Abstract:
An elevated thunderstorm process occurring in the middle and lower reaches of the Yangtze River region in February 2013 was investigated using conventional observation data, reanalysis data and Doppler radar data. The results show that this elevated thunderstorm formed and remained in the upper air behind the surface cold front. Its evolution process is described as follows. The air parcel in the vicinity of the cold front was lifted by the topographic and frontal forcing first. However, the air parcel could only reach the lower height of neutral buoyancy due to the convective inhibition in a stable atmospheric environment.

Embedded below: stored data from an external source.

## config.mk

```make
export PLATFORM = sky130hd
export DESIGN_NAME = flag_write_controller
export DESIGN_NICKNAME = d
export VERILOG_FILES = /design/src/rtl/flag_write_controller.sv
export SDC_FILE = /design/constraint.sdc
export NUM_CORES = 1
export LEC_CHECK = 0
export BUFFER_PORTS_ARGS = -buffer_cell sky130_fd_sc_hd__clkbuf_2
export CAP_MARGIN = 20
export CORE_AREA = 5 5 42 44
export CTS_CLUSTER_DIAMETER = 120
export DETAILED_ROUTE_END_ITERATION = 7
export DIE_AREA = 0 0 47 49
export HOLD_SLACK_MARGIN = 0.03
export SLEW_MARGIN = 30
export SYNTH_ARGS = -nofsm -noshare
export SYNTH_HDL_FRONTEND = slang
export SYNTH_SLANG_ARGS = --single-unit
```

## constraint.sdc

```tcl
create_clock -name CLK -period 2.3 [get_ports CLK]
set_clock_uncertainty 0.05 [all_clocks]
set_input_delay 0.345 -clock CLK [delete_from_list [all_inputs] [get_ports CLK]]
set_output_delay 0.345 -clock CLK [all_outputs]
set_load 0.005 [all_outputs]
```

## src/rtl/flag_write_controller.sv

```systemverilog
// Flag write sequencer: accepts an ALU op carrying a flag-update class,
// waits out the ALU latency, then pulses W_RF for one cycle so that
// register_flags captures the new flags. Condition evaluation is only
// accepted in IDLE, so a branch never sees stale flags from an in-flight op.
//
// Handshake: a transfer happens on a rising CLK edge where valid and ready
// are both 1. op_ready depends only on state. cond_ready also depends on
// op_valid, so an op wins over a condition offered in the same cycle.
module flag_write_controller #(
   parameter int ALU_LAT = 1
) (
   input  logic       CLK,
   input  logic       RST,
   input  logic       op_valid,
   input  logic [2:0] op_class,
   output logic       op_ready,
   input  logic       cond_valid,
   input  logic [3:0] cond_code,
   output logic       cond_ready,
   input  logic       flag_O,
   input  logic       flag_S,
   input  logic       flag_C,
   input  logic       flag_Z,
   output logic [2:0] W_RF,
   output logic       cond_done,
   output logic       cond_taken,
   output logic       busy,
   output logic [1:0] o_dbg_state
);

   typedef enum logic [1:0] {
      S_IDLE  = 2'd0,
      S_WAIT  = 2'd1,
      S_WRITE = 2'd2
   } state_t;

   // Counter start value: WAIT lasts ALU_LAT-1 cycles before WRITE.
   localparam logic [2:0] LAT_M1 = 3'(ALU_LAT - 1);

   state_t     r_state;
   logic [2:0] r_cnt;
   logic [2:0] r_class;
   logic [2:0] r_w_rf;
   logic       r_cond_done;
   logic       r_cond_taken;

   logic       w_idle;
   logic       w_op_acc;
   logic       w_class_ok;
   logic       w_cond_acc;
   logic       w_taken;
   logic       w_slt;

   assign w_idle     = (r_state == S_IDLE);
   assign w_op_acc   = w_idle & op_valid;
   // Only 001..100 request a write; 000 and 101..111 are accepted and dropped.
   assign w_class_ok = (op_class != 3'd0) && (op_class <= 3'd4);
   assign w_cond_acc = w_idle & cond_valid & ~op_valid;
   assign w_slt      = flag_S ^ flag_O;

   assign op_ready    = w_idle;
   assign cond_ready  = w_idle & ~op_valid;
   assign busy        = ~w_idle;
   assign W_RF        = r_w_rf;
   assign cond_done   = r_cond_done;
   assign cond_taken  = r_cond_taken;
   assign o_dbg_state = r_state;

   // Condition decode from the flags as they stand in the accepting cycle.
   always_comb begin
      w_taken = 1'b0;
      case (cond_code)
         4'd0:    w_taken = 1'b1;
         4'd1:    w_taken = flag_Z;
         4'd2:    w_taken = ~flag_Z;
         4'd3:    w_taken = flag_S;
         4'd4:    w_taken = ~flag_S;
         4'd5:    w_taken = flag_C;
         4'd6:    w_taken = ~flag_C;
         4'd7:    w_taken = flag_O;
         4'd8:    w_taken = ~flag_O;
         4'd9:    w_taken = w_slt;
         4'd10:   w_taken = ~w_slt;
         4'd11:   w_taken = w_slt | flag_Z;
         4'd12:   w_taken = ~(w_slt | flag_Z);
         default: w_taken = 1'b0;
      endcase
   end

   // Sequencer FSM with registered W_RF pulse and condition result.
   always_ff @(posedge CLK) begin
      if (RST) begin
         r_state      <= S_IDLE;
         r_cnt        <= 3'd0;
         r_class      <= 3'd0;
         r_w_rf       <= 3'd0;
         r_cond_done  <= 1'b0;
         r_cond_taken <= 1'b0;
      end else begin
         r_cond_done <= w_cond_acc;
         if (w_cond_acc) begin
            r_cond_taken <= w_taken;
         end
         // W_RF is nonzero only in the cycle immediately after this default.
         r_w_rf <= 3'd0;
         case (r_state)
            S_IDLE: begin
               if (w_op_acc && w_class_ok) begin
                  r_class <= op_class;
                  if (ALU_LAT == 1) begin
                     r_state <= S_WRITE;
                     r_w_rf  <= op_class;
                  end else begin
                     r_cnt   <= LAT_M1;
                     r_state <= S_WAIT;
                  end
               end
            end
            S_WAIT: begin
               r_cnt <= r_cnt - 3'd1;
               if (r_cnt == 3'd1) begin
                  r_state <= S_WRITE;
                  r_w_rf  <= r_class;
               end
            end
            S_WRITE: begin
               r_state <= S_IDLE;
            end
            default: begin
               r_state <= S_IDLE;
            end
         endcase
      end
   end

endmodule
```

==> flow_metrics.py, run 1 <==
metrics = {
    "run_status": {
        "outcome": "completed",
    },
    "power_and_ir_drop": {
        "p_seq_frac": 0.428,
        "power_density_mw_per_mm2": 488,
        "p_sw_frac": 0.245,
        "vdd_drop_max_uv": 135,
        "pwr-share-comb": 0.217,
        "leakagePower_nw": 0.256,
        "cell_internal_pwr_uw": 196,
        "power_switching_uw": 63.5,
        "clockPowerShare": 0.355,
    },
    "sta": {
        "hold_viol": 0,
        "timing.fmax_ghz": 0.723,
        "rsz0062_at_grt": "false",
        "final_max_slew_viol_count": 0,
        "tns_ns": 0,
        "final.min_clock_period_ns": 1.38,
        "setup_viol": 0,
        "min_period_over_period": 0.601,
    },
    "critical_path": {
        "critPathMaxFanout": 6,
        "cp_slowest_stage_delay_ns": 0.41,
        "end_kind": "register",
        "required_ns": 2.38,
        "crit_chain": "or3b_1 -> nand3b_1 -> nand3_1 -> o31a_1",
        "critPathSlowestCell": "or3b_1",
        "cp.arrival_ns": 1.46,
        "crit_path_start_kind": "register",
        "crit_type": "register to register",
    },
    "finish": {
        "stdcell_area_um2": 532,
        "diodes": 0,
        "syn_to_final_growth_pct": 32.8,
        "fin_nets": 86,
        "fillCellCount": 152,
        "drive_gt1_frac": 0.406,
    },
    "floorplanning": {
        "start_util": 0.286,
        "die_x_um": 47,
        "dieHeight_um": 49,
        "core_mm2": 0.00140,
        "fp-row-count": 14,
        "dieArea_mm2": 0.00230,
        "pin_count": 25,
    },
    "cts": {
        "cts_setup_buffers": 0,
        "cts-root-buf": "clkbuf_4",
        "clkSinkCount": 6,
        "cts_resized": 0,
        "cts_tree": "built",
        "cts.path.max_buffers": 2,
        "clk_latency_ns": 0.24,
        "h-tree-depth": 1,
        "clk_pin_slew_ns": 0.04,
        "hold_buffers": 0,
        "cts_buffers": 3,
    },
    "global_route": {
        "grt-ovfl-total": 0,
        "grt_max_degree": 11,
        "grtUsageTotal": 0.0832,
        "grt_pass1_vias": 354,
        "grt_pass1_wl_um": 1420,
        "antenna_found_initial": 0,
    },
    "hold_path": {
        "min_path_type": "primary input to register",
    },
    "drt": {
        "drc": 0,
        "wire_per_inst_um": 11.0,
        "first_pass_iters": 1,
        "vias": 410,
        "drt_iter0_drc": 0,
        "wl_um": 933,
        "vias_per_cell": 4.82,
        "ant_nets": 0,
    },
    "synth": {
        "ys_types": 25,
        "avgSynthCellArea_um2": 8.70,
        "ys_seq_elements": 6,
        "ys_seq_area_frac": 0.300,
        "netlist_area_um2": 400,
        "syn_nets": 61,
        "synthArstFlopShare": 0,
        "synth-edff-count": 0,
        "syn_inst": 46,
        "ys.flop_type": "dfxtp_1",
        "yosysWarnings": 0,
    },
    "job": {
        "drv_cap": 0,
    },
    "place": {
        "post-dp-hpwl_um": 798,
        "postPlaceCellArea_um2": 509,
        "place.gp.congestion": 0.803,
        "placement.io_buffers": 23,
    },
}
-- synth_stat cells (2+ instances only) --
cell type / n / area, µm²
dfxtp_1: 6 / 120
nor2b_1: 3 / 18.8
nor2_1: 6 / 22.5
buf_4: 2 / 15.0
xor2_1: 2 / 17.5
o21ai_0: 3 / 15.0
nand3b_1: 2 / 15.0
and2_1: 3 / 18.8
a21oi_1: 2 / 10.0
and4b_1: 2 / 20.0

As the parcel ascended, its potential temperature and geostrophic absolute momentum were conserved, thereby leading to an absolute momentum anomaly (Δ
M) between the parcel and the atmosphere at the level of neutral buoyancy in the baroclinic atmosphere. The parcel then experienced an inertial acceleration and the inertial adjustment occurred along the neutral buoyancy surface, which forced the parcel to move along a slantwise path and the Δ
M-adjustment circulations formed. Once the warm moist air reached 700 hPa level, the slantwise motion further strengthened by the shear line and the coupling of the two jets at the upper and lower levels. Accompanied with the Δ
M-adjustment, the conditional symmetric instability (CSI) generated. The Δ
M-adjustment and CSI circulations both promoted the development of slantwise convection above the cold front. In a word, the interwoven effects of the topographic and frontal forcing, the atmospheric stability, Δ
M-adjustment, the shear line and the coupling of the upper and lower level jets, and CSI greatly promoted the development of slantwise convection, which released the slantwise convective available potential energy and caused this elevated thunderstorm process.